The problem: Where does the word "else" occur in the entries below? Copy every line that has it.

Source data:
**config.mk**
```make
export PLATFORM = sky130hd
export DESIGN_NAME = lsu_axi_flat
export DESIGN_NICKNAME = d
export VERILOG_FILES = /design/src/rtl/lsu_pkg.sv /design/src/rtl/lsu_axi_if.sv /design/src/rtl/lsu_lane_align.sv /design/src/rtl/lsu_axi.sv /design/src/flat_wrapper.sv
export SDC_FILE = /design/constraint.sdc
export NUM_CORES = 1
export LEC_CHECK = 0
export BUFFER_PORTS_ARGS = -buffer_cell sky130_fd_sc_hd__buf_4
export CORE_AREA = 2 2 184 186
export DETAILED_ROUTE_END_ITERATION = 10
export DIE_AREA = 0 0 186 188
export SYNTH_ARGS = -nofsm -noshare
export SYNTH_HDL_FRONTEND = slang
export SYNTH_SLANG_ARGS = --single-unit
```
**constraint.sdc**
```tcl
create_clock -name clk -period 2.2 [get_ports clk]
set_input_delay 0.33 -clock clk [delete_from_list [all_inputs] [get_ports clk]]
set_output_delay 0.33 -clock clk [all_outputs]
set_load 0.02 [all_outputs]
```
**src/rtl/lsu_pkg.sv**
```systemverilog
`default_nettype none
// ============================================================================
//  Module      : lsu_pkg
//  Description : Shared constants for the AXI-Lite load/store unit: func3
//                codes, FSM state encoding, response codes, size masks.
//  Revision    : 1.0 - initial release
// ============================================================================
package lsu_pkg;

  // RISC-V load/store func3 codes (stores share B/H/W/D encodings)
  localparam logic [2:0] F3_B  = 3'b000;
  localparam logic [2:0] F3_H  = 3'b001;
  localparam logic [2:0] F3_W  = 3'b010;
  localparam logic [2:0] F3_D  = 3'b011;
  localparam logic [2:0] F3_BU = 3'b100;
  localparam logic [2:0] F3_HU = 3'b101;
  localparam logic [2:0] F3_WU = 3'b110;

  localparam logic [1:0] RESP_OKAY = 2'b00;

  // Byte-enable patterns for an access at lane 0
  localparam logic [7:0] MASK_B = 8'h01;
  localparam logic [7:0] MASK_H = 8'h03;
  localparam logic [7:0] MASK_W = 8'h0F;
  localparam logic [7:0] MASK_D = 8'hFF;

  typedef enum logic [2:0] {
    S_IDLE = 3'd0,
    S_AR   = 3'd1,
    S_R    = 3'd2,
    S_W    = 3'd3,
    S_B    = 3'd4,
    S_DONE = 3'd5
  } state_t;

  // Size field func3[1:0] -> byte-enable pattern
  function automatic logic [7:0] size_mask(input logic [1:0] sz);
    case (sz)
      2'd0:    return MASK_B;
      2'd1:    return MASK_H;
      2'd2:    return MASK_W;
      default: return MASK_D;
    endcase
  endfunction

endpackage
`default_nettype wire

```
**src/rtl/lsu_axi_if.sv**
```systemverilog
`default_nettype none
// ============================================================================
//  Module      : lsu_axi_if
//  Description : AXI4-Lite-style data-memory port of the load/store unit.
//  Revision    : 1.0 - initial release
// ============================================================================
interface lsu_axi_if #(
  parameter int XLEN   = 32,
  parameter int ADDR_W = 32
);
  logic              m_arvalid;
  logic              m_arready;
  logic [ADDR_W-1:0] m_araddr;
  logic              m_rvalid;
  logic              m_rready;
  logic [XLEN-1:0]   m_rdata;
  logic [1:0]        m_rresp;
  logic              m_awvalid;
  logic              m_awready;
  logic [ADDR_W-1:0] m_awaddr;
  logic              m_wvalid;
  logic              m_wready;
  logic [XLEN-1:0]   m_wdata;
  logic [XLEN/8-1:0] m_wstrb;
  logic              m_bvalid;
  logic              m_bready;
  logic [1:0]        m_bresp;

  modport master (
    output m_arvalid, m_araddr, m_rready, m_awvalid, m_awaddr,
           m_wvalid, m_wdata, m_wstrb, m_bready,
    input  m_arready, m_rvalid, m_rdata, m_rresp, m_awready,
           m_wready, m_bvalid, m_bresp
  );

  modport slave (
    input  m_arvalid, m_araddr, m_rready, m_awvalid, m_awaddr,
           m_wvalid, m_wdata, m_wstrb, m_bready,
    output m_arready, m_rvalid, m_rdata, m_rresp, m_awready,
           m_wready, m_bvalid, m_bresp
  );
endinterface
`default_nettype wire

```
**src/rtl/lsu_lane_align.sv**
```systemverilog
`default_nettype none
// ============================================================================
//  Module      : lsu_lane_align
//  Description : Combinational byte-lane logic: load extract/extend, store
//                shift, write-strobe generation, misalign/illegal detection.
//  Revision    : 1.0 - initial release
// ============================================================================
module lsu_lane_align
  import lsu_pkg::*;
#(
  parameter int XLEN = 32
) (
  input  logic [2:0]                   func3,
  input  logic [$clog2(XLEN/8)-1:0]    off,
  input  logic                         is_load,
  input  logic                         is_store,
  input  logic [XLEN-1:0]              wdata,
  input  logic [XLEN-1:0]              rdata,
  output logic [XLEN-1:0]              load_val,
  output logic [XLEN-1:0]              store_data,
  output logic [XLEN/8-1:0]            store_strb,
  output logic                         bad
);
  localparam int STRB_W = XLEN / 8;
  localparam int OFF_W  = $clog2(STRB_W);

  logic [OFF_W+2:0] bit_sh;
  logic [XLEN-1:0]  shifted;
  logic [XLEN-1:0]  left;
  logic [6:0]       nbits;
  logic [6:0]       ext_sh;
  logic [7:0]       m8;
  logic [2:0]       off3;
  logic [2:0]       amask;
  logic             legal;

  // Lane shifting and sign/zero extension; shifting the field to the top and
  // back down performs the extension without per-size replication terms.
  always_comb begin
    bit_sh  = {off, 3'b000};
    shifted = rdata >> bit_sh;
    case (func3[1:0])
      2'd0:    nbits = 7'd8;
      2'd1:    nbits = 7'd16;
      2'd2:    nbits = 7'd32;
      default: nbits = 7'd64;
    endcase
    if (nbits > 7'(XLEN)) nbits = 7'(XLEN);
    ext_sh = 7'(XLEN) - nbits;
    left   = shifted << ext_sh;
    if (func3[2]) load_val = left >> ext_sh;
    else          load_val = $unsigned($signed(left) >>> ext_sh);
    store_data = wdata << bit_sh;
    m8         = size_mask(func3[1:0]) << off;
    store_strb = m8[STRB_W-1:0];
  end

  // Legality of func3 for the current XLEN plus natural-alignment check
  always_comb begin
    legal = 1'b0;
    if (is_load && is_store) begin
      legal = 1'b0;
    end else if (is_load) begin
      case (func3)
        F3_B, F3_H, F3_W, F3_BU, F3_HU: legal = 1'b1;
        F3_D, F3_WU:                    legal = (XLEN == 64);
        default:                        legal = 1'b0;
      endcase
    end else if (is_store) begin
      case (func3)
        F3_B, F3_H, F3_W: legal = 1'b1;
        F3_D:             legal = (XLEN == 64);
        default:          legal = 1'b0;
      endcase
    end
    off3 = 3'(off);
    case (func3[1:0])
      2'd0:    amask = 3'b000;
      2'd1:    amask = 3'b001;
      2'd2:    amask = 3'b011;
      default: amask = 3'b111;
    endcase
    bad = (is_load || is_store) && (!legal || (|(off3 & amask)));
  end

endmodule
`default_nettype wire

```
**src/rtl/lsu_axi.sv**
```systemverilog
`default_nettype none
// ============================================================================
//  Module      : lsu_axi
//  Description : Load/store unit between EXU and WBU, accessing data memory
//                over an AXI4-Lite-style master port with multi-cycle latency.
//  Revision    : 1.0 - initial release
// ============================================================================
module lsu_axi
  import lsu_pkg::*;
#(
  parameter int XLEN   = 32,
  parameter int ADDR_W = 32,
  parameter int PKG_W  = 107
) (
  input  logic              clk,
  input  logic              rst,
  input  logic              i_pre_valid,
  output logic              o_pre_ready,
  output logic              o_post_valid,
  input  logic              i_post_ready,
  input  logic [PKG_W-1:0]  i_pkg,
  input  logic              i_is_load,
  input  logic              i_is_store,
  input  logic [2:0]        i_func3,
  input  logic [ADDR_W-1:0] i_addr,
  input  logic [XLEN-1:0]   i_wdata,
  output logic [PKG_W-1:0]  o_pkg,
  output logic [XLEN-1:0]   o_rd,
  output logic              o_err,
  lsu_axi_if.master         axi
);
  localparam int OFF_W = $clog2(XLEN / 8);

  state_t              state, state_nx;
  logic [PKG_W-1:0]    pkg_q;
  logic [ADDR_W-1:0]   addr_q;
  logic [2:0]          func3_q;
  logic [XLEN-1:0]     wdata_q;
  logic [XLEN/8-1:0]   wstrb_q;
  logic [XLEN-1:0]     rd_q;
  logic                err_q;
  logic                aw_done;
  logic                w_done;
  logic                accept;
  logic [2:0]          f3_sel;
  logic [OFF_W-1:0]    off_sel;
  logic [XLEN-1:0]     ld_val;
  logic [XLEN-1:0]     st_data;
  logic [XLEN/8-1:0]   st_strb;
  logic                bad;

  assign accept  = i_pre_valid && (state == S_IDLE);
  // While idle the lane logic looks at the incoming request; afterwards it
  // works on the latched access so the read data can be aligned in R.
  assign f3_sel  = (state == S_IDLE) ? i_func3 : func3_q;
  assign off_sel = (state == S_IDLE) ? i_addr[OFF_W-1:0] : addr_q[OFF_W-1:0];

  lsu_lane_align #(.XLEN(XLEN)) u_align (
    .func3      (f3_sel),
    .off        (off_sel),
    .is_load    (i_is_load),
    .is_store   (i_is_store),
    .wdata      (i_wdata),
    .rdata      (axi.m_rdata),
    .load_val   (ld_val),
    .store_data (st_data),
    .store_strb (st_strb),
    .bad        (bad)
  );

  assign o_pkg        = pkg_q;
  assign o_rd         = rd_q;
  assign o_err        = err_q;
  assign axi.m_araddr = addr_q;
  assign axi.m_awaddr = addr_q;
  assign axi.m_wdata  = wdata_q;
  assign axi.m_wstrb  = wstrb_q;

  // State register
  always_ff @(posedge clk) begin
    if (!rst) state <= S_IDLE;
    else      state <= state_nx;
  end

  // Next-state and handshake outputs
  always_comb begin
    state_nx      = state;
    o_pre_ready   = 1'b0;
    o_post_valid  = 1'b0;
    axi.m_arvalid = 1'b0;
    axi.m_rready  = 1'b0;
    axi.m_awvalid = 1'b0;
    axi.m_wvalid  = 1'b0;
    axi.m_bready  = 1'b0;
    case (state)
      S_IDLE: begin
        o_pre_ready = 1'b1;
        if (i_pre_valid) begin
          if (!(i_is_load || i_is_store) || bad) state_nx = S_DONE;
          else if (i_is_load)                    state_nx = S_AR;
          else                                   state_nx = S_W;
        end
      end
      S_AR: begin
        axi.m_arvalid = 1'b1;
        if (axi.m_arready) state_nx = S_R;
      end
      S_R: begin
        axi.m_rready = 1'b1;
        if (axi.m_rvalid) state_nx = S_DONE;
      end
      S_W: begin
        axi.m_awvalid = !aw_done;
        axi.m_wvalid  = !w_done;
        if ((aw_done || axi.m_awready) && (w_done || axi.m_wready)) state_nx = S_B;
      end
      S_B: begin
        axi.m_bready = 1'b1;
        if (axi.m_bvalid) state_nx = S_DONE;
      end
      S_DONE: begin
        o_post_valid = 1'b1;
        if (i_post_ready) state_nx = S_IDLE;
      end
      default: state_nx = S_IDLE;
    endcase
  end

  // Request latching, write-channel bookkeeping and result capture
  always_ff @(posedge clk) begin
    if (!rst) begin
      pkg_q   <= '0;
      addr_q  <= '0;
      func3_q <= '0;
      wdata_q <= '0;
      wstrb_q <= '0;
      rd_q    <= '0;
      err_q   <= 1'b0;
      aw_done <= 1'b0;
      w_done  <= 1'b0;
    end else begin
      case (state)
        S_IDLE: if (accept) begin
          pkg_q   <= i_pkg;
          addr_q  <= i_addr;
          func3_q <= i_func3;
          wdata_q <= st_data;
          wstrb_q <= st_strb;
          aw_done <= 1'b0;
          w_done  <= 1'b0;
          err_q   <= 1'b0;
          rd_q    <= XLEN'(i_addr);
          if (i_is_load || i_is_store) begin
            if (bad) begin
              err_q <= 1'b1;
              rd_q  <= '0;
            end else if (i_is_load) begin
              rd_q  <= '0;
            end
          end
        end
        S_W: begin
          if (axi.m_awready) aw_done <= 1'b1;
          if (axi.m_wready)  w_done  <= 1'b1;
        end
        S_R: if (axi.m_rvalid) begin
          if (axi.m_rresp != RESP_OKAY) begin
            err_q <= 1'b1;
            rd_q  <= '0;
          end else begin
            rd_q  <= ld_val;
          end
        end
        S_B: if (axi.m_bvalid && (axi.m_bresp != RESP_OKAY)) err_q <= 1'b1;
        default: ;
      endcase
    end
  end

endmodule
`default_nettype wire

```
**src/flat_wrapper.sv**
```systemverilog
// flat-port wrapper written by rule: the top's interface ports become plain ports
module lsu_axi_flat import lsu_pkg::*;
#(
  parameter int XLEN   = 32,
  parameter int ADDR_W = 32,
  parameter int PKG_W  = 107
)
  (clk, rst, i_pre_valid, o_pre_ready, o_post_valid, i_post_ready, i_pkg, i_is_load, i_is_store, i_func3, i_addr, i_wdata, o_pkg, o_rd, o_err, axi_m_arvalid, axi_m_araddr, axi_m_rready, axi_m_awvalid, axi_m_awaddr, axi_m_wvalid, axi_m_wdata, axi_m_wstrb, axi_m_bready, axi_m_arready, axi_m_rvalid, axi_m_rdata, axi_m_rresp, axi_m_awready, axi_m_wready, axi_m_bvalid, axi_m_bresp);
  lsu_axi_if #(.XLEN(XLEN), .ADDR_W(ADDR_W)) axi_i ();
  input  logic clk;
  input  logic rst;
  input  logic i_pre_valid;
  output logic o_pre_ready;
  output logic o_post_valid;
  input  logic i_post_ready;
  input  logic [PKG_W-1:0] i_pkg;
  input  logic i_is_load;
  input  logic i_is_store;
  input  logic [2:0] i_func3;
  input  logic [ADDR_W-1:0] i_addr;
  input  logic [XLEN-1:0] i_wdata;
  output logic [PKG_W-1:0] o_pkg;
  output logic [XLEN-1:0] o_rd;
  output logic o_err;
  output wire logic [$bits(axi_i.m_arvalid)-1:0] axi_m_arvalid;
  output wire logic [$bits(axi_i.m_araddr)-1:0] axi_m_araddr;
  output wire logic [$bits(axi_i.m_rready)-1:0] axi_m_rready;
  output wire logic [$bits(axi_i.m_awvalid)-1:0] axi_m_awvalid;
  output wire logic [$bits(axi_i.m_awaddr)-1:0] axi_m_awaddr;
  output wire logic [$bits(axi_i.m_wvalid)-1:0] axi_m_wvalid;
  output wire logic [$bits(axi_i.m_wdata)-1:0] axi_m_wdata;
  output wire logic [$bits(axi_i.m_wstrb)-1:0] axi_m_wstrb;
  output wire logic [$bits(axi_i.m_bready)-1:0] axi_m_bready;
  input wire logic [$bits(axi_i.m_arready)-1:0] axi_m_arready;
  input wire logic [$bits(axi_i.m_rvalid)-1:0] axi_m_rvalid;
  input wire logic [$bits(axi_i.m_rdata)-1:0] axi_m_rdata;
  input wire logic [$bits(axi_i.m_rresp)-1:0] axi_m_rresp;
  input wire logic [$bits(axi_i.m_awready)-1:0] axi_m_awready;
  input wire logic [$bits(axi_i.m_wready)-1:0] axi_m_wready;
  input wire logic [$bits(axi_i.m_bvalid)-1:0] axi_m_bvalid;
  input wire logic [$bits(axi_i.m_bresp)-1:0] axi_m_bresp;
  assign axi_m_arvalid = axi_i.m_arvalid;
  assign axi_m_araddr = axi_i.m_araddr;
  assign axi_m_rready = axi_i.m_rready;
  assign axi_m_awvalid = axi_i.m_awvalid;
  assign axi_m_awaddr = axi_i.m_awaddr;
  assign axi_m_wvalid = axi_i.m_wvalid;
  assign axi_m_wdata = axi_i.m_wdata;
  assign axi_m_wstrb = axi_i.m_wstrb;
  assign axi_m_bready = axi_i.m_bready;
  assign axi_i.m_arready = axi_m_arready;
  assign axi_i.m_rvalid = axi_m_rvalid;
  assign axi_i.m_rdata = axi_m_rdata;
  assign axi_i.m_rresp = axi_m_rresp;
  assign axi_i.m_awready = axi_m_awready;
  assign axi_i.m_wready = axi_m_wready;
  assign axi_i.m_bvalid = axi_m_bvalid;
  assign axi_i.m_bresp = axi_m_bresp;
  lsu_axi #(.XLEN(XLEN), .ADDR_W(ADDR_W), .PKG_W(PKG_W)) u_core (.clk(clk), .rst(rst), .i_pre_valid(i_pre_valid), .o_pre_ready(o_pre_ready), .o_post_valid(o_post_valid), .i_post_ready(i_post_ready), .i_pkg(i_pkg), .i_is_load(i_is_load), .i_is_store(i_is_store), .i_func3(i_func3), .i_addr(i_addr), .i_wdata(i_wdata), .o_pkg(o_pkg), .o_rd(o_rd), .o_err(o_err), .axi(axi_i));
endmodule
```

Answer space:
    else          load_val = $unsigned($signed(left) >>> ext_sh);
    end else if (is_load) begin
    end else if (is_store) begin
    else      state <= state_nx;
          else if (i_is_load)                    state_nx = S_AR;
          else                                   state_nx = S_W;
    end else begin
            end else if (i_is_load) begin
          end else begin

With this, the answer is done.